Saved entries
<file path="src/rtl/brfm_pkg.sv">
package brfm_pkg;

    localparam int NUM_WORDS = 23;
    localparam int WORD_AW   = $clog2(NUM_WORDS);

    typedef logic [WORD_AW-1:0] slot_t;

    localparam logic [3:0] CMD_READ_REG    = 4'd0;
    localparam logic [3:0] CMD_WRITE_REG   = 4'd1;
    localparam logic [3:0] CMD_READ_CPSR   = 4'd2;
    localparam logic [3:0] CMD_WRITE_CPSR  = 4'd3;
    localparam logic [3:0] CMD_READ_SPSR   = 4'd4;
    localparam logic [3:0] CMD_WRITE_SPSR  = 4'd5;
    localparam logic [3:0] CMD_READ_FLAG   = 4'd6;
    localparam logic [3:0] CMD_WRITE_FLAG  = 4'd7;
    localparam logic [3:0] CMD_CHANGE_MODE = 4'd8;
    localparam logic [3:0] CMD_EXCEPTION   = 4'd9;
    localparam logic [3:0] CMD_CLEAR       = 4'd10;

    localparam logic [4:0] MODE_USR = 5'h10;
    localparam logic [4:0] MODE_IRQ = 5'h12;
    localparam logic [4:0] MODE_SVC = 5'h13;
    localparam logic [4:0] MODE_SYS = 5'h1F;

    localparam int I_BIT = 7;

    localparam logic [3:0] REG_SP = 4'd13;
    localparam logic [3:0] REG_LR = 4'd14;
    localparam logic [3:0] REG_PC = 4'd15;

    localparam slot_t SLOT_SP       = slot_t'(13);
    localparam slot_t SLOT_LR       = slot_t'(14);
    localparam slot_t SLOT_PC       = slot_t'(15);
    localparam slot_t SLOT_CPSR     = slot_t'(16);
    localparam slot_t SLOT_SP_SVC   = slot_t'(17);
    localparam slot_t SLOT_LR_SVC   = slot_t'(18);
    localparam slot_t SLOT_SPSR_SVC = slot_t'(19);
    localparam slot_t SLOT_SP_IRQ   = slot_t'(20);
    localparam slot_t SLOT_LR_IRQ   = slot_t'(21);
    localparam slot_t SLOT_SPSR_IRQ = slot_t'(22);

    localparam logic [31:0] PC_OFFSET   = 32'h0000_0008;
    localparam logic [31:0] IRQ_LR_ADJ  = 32'h0000_0004;
    localparam logic [31:0] VEC_SWI     = 32'h0000_0008;
    localparam logic [31:0] VEC_IRQ     = 32'h0000_0018;

    typedef struct packed {
        logic [3:0]  command;
        logic [3:0]  reg_index;
        logic [31:0] write_value;
        logic [4:0]  flag_index;
        logic        flag_value;
        logic [4:0]  mode_value;
        logic        exception_kind;
    } brfm_cmd_t;

    typedef struct packed {
        logic [31:0] read_data;
        logic        flag_bit;
        logic [3:0]  nzcv;
        logic [4:0]  current_mode;
    } brfm_rsp_t;

    function automatic slot_t bank_slot(logic [3:0] r, logic [4:0] mode);
        slot_t s;
        s = slot_t'(r);
        if (r == REG_SP || r == REG_LR) begin
            if (mode == MODE_SVC) begin
                s = (r == REG_SP) ? SLOT_SP_SVC : SLOT_LR_SVC;
            end
            else if (mode == MODE_IRQ) begin
                s = (r == REG_SP) ? SLOT_SP_IRQ : SLOT_LR_IRQ;
            end
        end
        return s;
    endfunction

    function automatic slot_t spsr_slot(logic [4:0] mode);
        slot_t s;
        s = SLOT_CPSR;
        if (mode == MODE_SVC) begin
            s = SLOT_SPSR_SVC;
        end
        else if (mode == MODE_IRQ) begin
            s = SLOT_SPSR_IRQ;
        end
        return s;
    endfunction

endpackage

</file>
<file path="src/rtl/banked_register_file_with_mode.sv">
// Mode-banked register file: r0-r15, banked SP/LR for SVC and IRQ, CPSR and
// SPSRs, accessed by one command per transfer.
//
// Channels: cmd (cmd_valid/cmd_ready/cmd) carries one command per transfer;
// rsp (rsp_valid/rsp_ready/rsp) returns exactly one result per command, in
// order. A result holds read data, the flag bit, NZCV and the mode after the
// command.
//
// Timing: a command is latched in the input register on its transfer, then
// executed into the result register once that register can advance, which
// raises rsp_valid. Throughput is one command per cycle while results are
// taken, set by the single execute stage between the two registers.
//
// Reset: all register words clear to zero, mode goes to SYS (0x1F), and both
// stages are empty.
//
// Stall: while rsp_ready is low the result holds; one more command can wait
// in the input register, after which cmd_ready drops until the result is
// taken.
module banked_register_file_with_mode
    import brfm_pkg::*;
(
    input  logic      clk,
    input  logic      rst_n,
    input  logic      cmd_valid,
    output logic      cmd_ready,
    input  brfm_cmd_t cmd,
    output logic      rsp_valid,
    input  logic      rsp_ready,
    output brfm_rsp_t rsp
);

    logic      cmd_valid_reg;
    brfm_cmd_t cmd_reg;
    logic      rsp_valid_reg;
    brfm_rsp_t rsp_reg;
    brfm_rsp_t result;
    logic      advance;
    logic      exec_en;

    assign advance   = !rsp_valid_reg || rsp_ready;
    assign exec_en   = cmd_valid_reg && advance;
    assign cmd_ready = !cmd_valid_reg || advance;
    assign rsp_valid = rsp_valid_reg;
    assign rsp       = rsp_reg;

    brfm_core u_core (
        .clk     (clk),
        .rst_n   (rst_n),
        .exec_en (exec_en),
        .cmd     (cmd_reg),
        .result  (result)
    );

    always_ff @(posedge clk or negedge rst_n)
    begin
        if (!rst_n)
        begin
            cmd_valid_reg <= 1'b0;
            rsp_valid_reg <= 1'b0;
        end
        else
        begin
            if (cmd_ready)
            begin
                cmd_valid_reg <= cmd_valid;
            end
            if (advance)
            begin
                rsp_valid_reg <= cmd_valid_reg;
            end
        end
    end

    always_ff @(posedge clk)
    begin
        if (cmd_valid && cmd_ready)
        begin
            cmd_reg <= cmd;
        end
        if (exec_en)
        begin
            rsp_reg <= result;
        end
    end

    a_exec_to_rsp: assert property (@(posedge clk) disable iff (!rst_n)
        exec_en |=> rsp_valid_reg)
        else $error("executed command produced no result");

    a_no_drop: assert property (@(posedge clk) disable iff (!rst_n)
        cmd_valid_reg && !advance |=> cmd_valid_reg && $stable(cmd_reg))
        else $error("pending command lost during stall");

    a_rsp_hold: assert property (@(posedge clk) disable iff (!rst_n)
        rsp_valid_reg && !rsp_ready |=> rsp_valid_reg && $stable(rsp_reg))
        else $error("result changed while stalled");

endmodule

</file>
<file path="src/rtl/brfm_core.sv">
module brfm_core
    import brfm_pkg::*;
(
    input  logic       clk,
    input  logic       rst_n,
    input  logic       exec_en,
    input  brfm_cmd_t  cmd,
    output brfm_rsp_t  result
);

    logic [31:0] words_reg  [NUM_WORDS];
    logic [31:0] words_next [NUM_WORDS];
    logic [4:0]  mode_reg;
    logic [4:0]  mode_next;

    logic [31:0] cpsr;
    logic [31:0] pc;
    logic [31:0] cpsr_mod;
    logic [31:0] rd;
    logic        fb;
    logic [4:0]  exc_mode;
    slot_t       rslot;
    slot_t       sslot;

    assign cpsr     = words_reg[SLOT_CPSR];
    assign pc       = words_reg[SLOT_PC];
    assign rslot    = bank_slot(cmd.reg_index, mode_reg);
    assign sslot    = spsr_slot(mode_reg);
    assign exc_mode = cmd.exception_kind ? MODE_IRQ : MODE_SVC;

    always_comb
    begin
        for (int i = 0; i < NUM_WORDS; i++)
        begin
            words_next[i] = words_reg[i];
        end
        mode_next = mode_reg;
        rd        = '0;
        fb        = 1'b0;
        cpsr_mod  = cpsr;

        unique case (cmd.command)
            CMD_READ_REG:
            begin
                rd = words_reg[rslot];
                if (cmd.reg_index == REG_PC)
                begin
                    rd = words_reg[rslot] + PC_OFFSET;
                end
            end
            CMD_WRITE_REG:
            begin
                words_next[rslot] = cmd.write_value;
            end
            CMD_READ_CPSR:
            begin
                rd = cpsr;
            end
            CMD_WRITE_CPSR:
            begin
                words_next[SLOT_CPSR] = cmd.write_value;
                mode_next             = cmd.write_value[4:0];
            end
            CMD_READ_SPSR:
            begin
                rd = words_reg[sslot];
            end
            CMD_WRITE_SPSR:
            begin
                words_next[sslot] = cmd.write_value;
                if (sslot == SLOT_CPSR)
                begin
                    mode_next = cmd.write_value[4:0];
                end
            end
            CMD_READ_FLAG:
            begin
                fb = cpsr[cmd.flag_index];
            end
            CMD_WRITE_FLAG:
            begin
                cpsr_mod[cmd.flag_index] = cmd.flag_value;
                words_next[SLOT_CPSR]    = cpsr_mod;
                mode_next                = cpsr_mod[4:0];
            end
            CMD_CHANGE_MODE:
            begin
                words_next[SLOT_CPSR] = {cpsr[31:5], cmd.mode_value};
                mode_next             = cmd.mode_value;
            end
            CMD_EXCEPTION:
            begin
                words_next[spsr_slot(exc_mode)]   = cpsr;
                words_next[bank_slot(REG_LR, exc_mode)] =
                    cmd.exception_kind ? (pc + IRQ_LR_ADJ) : pc;
                words_next[SLOT_CPSR] = {cpsr[31:I_BIT+1], 1'b1, cpsr[I_BIT-1:5], exc_mode};
                words_next[SLOT_PC]   = cmd.exception_kind ? VEC_IRQ : VEC_SWI;
                mode_next             = exc_mode;
            end
            CMD_CLEAR:
            begin
                for (int i = 0; i < 13; i++)
                begin
                    words_next[i] = '0;
                end
                words_next[SLOT_PC]                     = '0;
                words_next[bank_slot(REG_SP, mode_reg)] = '0;
                words_next[bank_slot(REG_LR, mode_reg)] = '0;
                words_next[SLOT_CPSR] = {4'b0000, cpsr[27:0]};
                mode_next             = cpsr[4:0];
            end
            default:
            begin
            end
        endcase
    end

    assign result.read_data    = rd;
    assign result.flag_bit     = fb;
    assign result.nzcv         = words_next[SLOT_CPSR][31:28];
    assign result.current_mode = mode_next;

    always_ff @(posedge clk or negedge rst_n)
    begin
        if (!rst_n)
        begin
            for (int i = 0; i < NUM_WORDS; i++)
            begin
                words_reg[i] <= '0;
            end
            mode_reg <= MODE_SYS;
        end
        else if (exec_en)
        begin
            for (int i = 0; i < NUM_WORDS; i++)
            begin
                words_reg[i] <= words_next[i];
            end
            mode_reg <= mode_next;
        end
    end

    a_exc_mode: assert property (@(posedge clk) disable iff (!rst_n)
        exec_en && cmd.command == CMD_EXCEPTION
        |=> (mode_reg == MODE_SVC || mode_reg == MODE_IRQ)
            && words_reg[SLOT_CPSR][I_BIT] && words_reg[SLOT_CPSR][4:0] == mode_reg)
        else $error("exception entry left inconsistent mode");

    a_exc_vector: assert property (@(posedge clk) disable iff (!rst_n)
        exec_en && cmd.command == CMD_EXCEPTION
        |=> words_reg[SLOT_PC] == VEC_SWI || words_reg[SLOT_PC] == VEC_IRQ)
        else $error("exception entry vector wrong");

    a_clear: assert property (@(posedge clk) disable iff (!rst_n)
        exec_en && cmd.command == CMD_CLEAR
        |=> words_reg[SLOT_CPSR][31:28] == 4'b0000 && words_reg[SLOT_PC] == '0
            && mode_reg == words_reg[SLOT_CPSR][4:0])
        else $error("clear did not zero flags and pc");

    a_idle_hold: assert property (@(posedge clk) disable iff (!rst_n)
        !exec_en |=> $stable(mode_reg) && $stable(words_reg[SLOT_CPSR]))
        else $error("state changed without a command");

endmodule
</file>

EXERCISE:
Take the stretch of lines above from the one containing "localparam logic [31:0] VEC_SWI" through the one containing "the result is" and repeat it exactly, adding no other line.

SOLVED EXERCISE:
    localparam logic [31:0] VEC_SWI     = 32'h0000_0008;
    localparam logic [31:0] VEC_IRQ     = 32'h0000_0018;

    typedef struct packed {
        logic [3:0]  command;
        logic [3:0]  reg_index;
        logic [31:0] write_value;
        logic [4:0]  flag_index;
        logic        flag_value;
        logic [4:0]  mode_value;
        logic        exception_kind;
    } brfm_cmd_t;

    typedef struct packed {
        logic [31:0] read_data;
        logic        flag_bit;
        logic [3:0]  nzcv;
        logic [4:0]  current_mode;
    } brfm_rsp_t;

    function automatic slot_t bank_slot(logic [3:0] r, logic [4:0] mode);
        slot_t s;
        s = slot_t'(r);
        if (r == REG_SP || r == REG_LR) begin
            if (mode == MODE_SVC) begin
                s = (r == REG_SP) ? SLOT_SP_SVC : SLOT_LR_SVC;
            end
            else if (mode == MODE_IRQ) begin
                s = (r == REG_SP) ? SLOT_SP_IRQ : SLOT_LR_IRQ;
            end
        end
        return s;
    endfunction

    function automatic slot_t spsr_slot(logic [4:0] mode);
        slot_t s;
        s = SLOT_CPSR;
        if (mode == MODE_SVC) begin
            s = SLOT_SPSR_SVC;
        end
        else if (mode == MODE_IRQ) begin
            s = SLOT_SPSR_IRQ;
        end
        return s;
    endfunction

endpackage

</file>
<file path="src/rtl/banked_register_file_with_mode.sv">
// Mode-banked register file: r0-r15, banked SP/LR for SVC and IRQ, CPSR and
// SPSRs, accessed by one command per transfer.
//
// Channels: cmd (cmd_valid/cmd_ready/cmd) carries one command per transfer;
// rsp (rsp_valid/rsp_ready/rsp) returns exactly one result per command, in
// order. A result holds read data, the flag bit, NZCV and the mode after the
// command.
//
// Timing: a command is latched in the input register on its transfer, then
// executed into the result register once that register can advance, which
// raises rsp_valid. Throughput is one command per cycle while results are
// taken, set by the single execute stage between the two registers.
//
// Reset: all register words clear to zero, mode goes to SYS (0x1F), and both
// stages are empty.
//
// Stall: while rsp_ready is low the result holds; one more command can wait
// in the input register, after which cmd_ready drops until the result is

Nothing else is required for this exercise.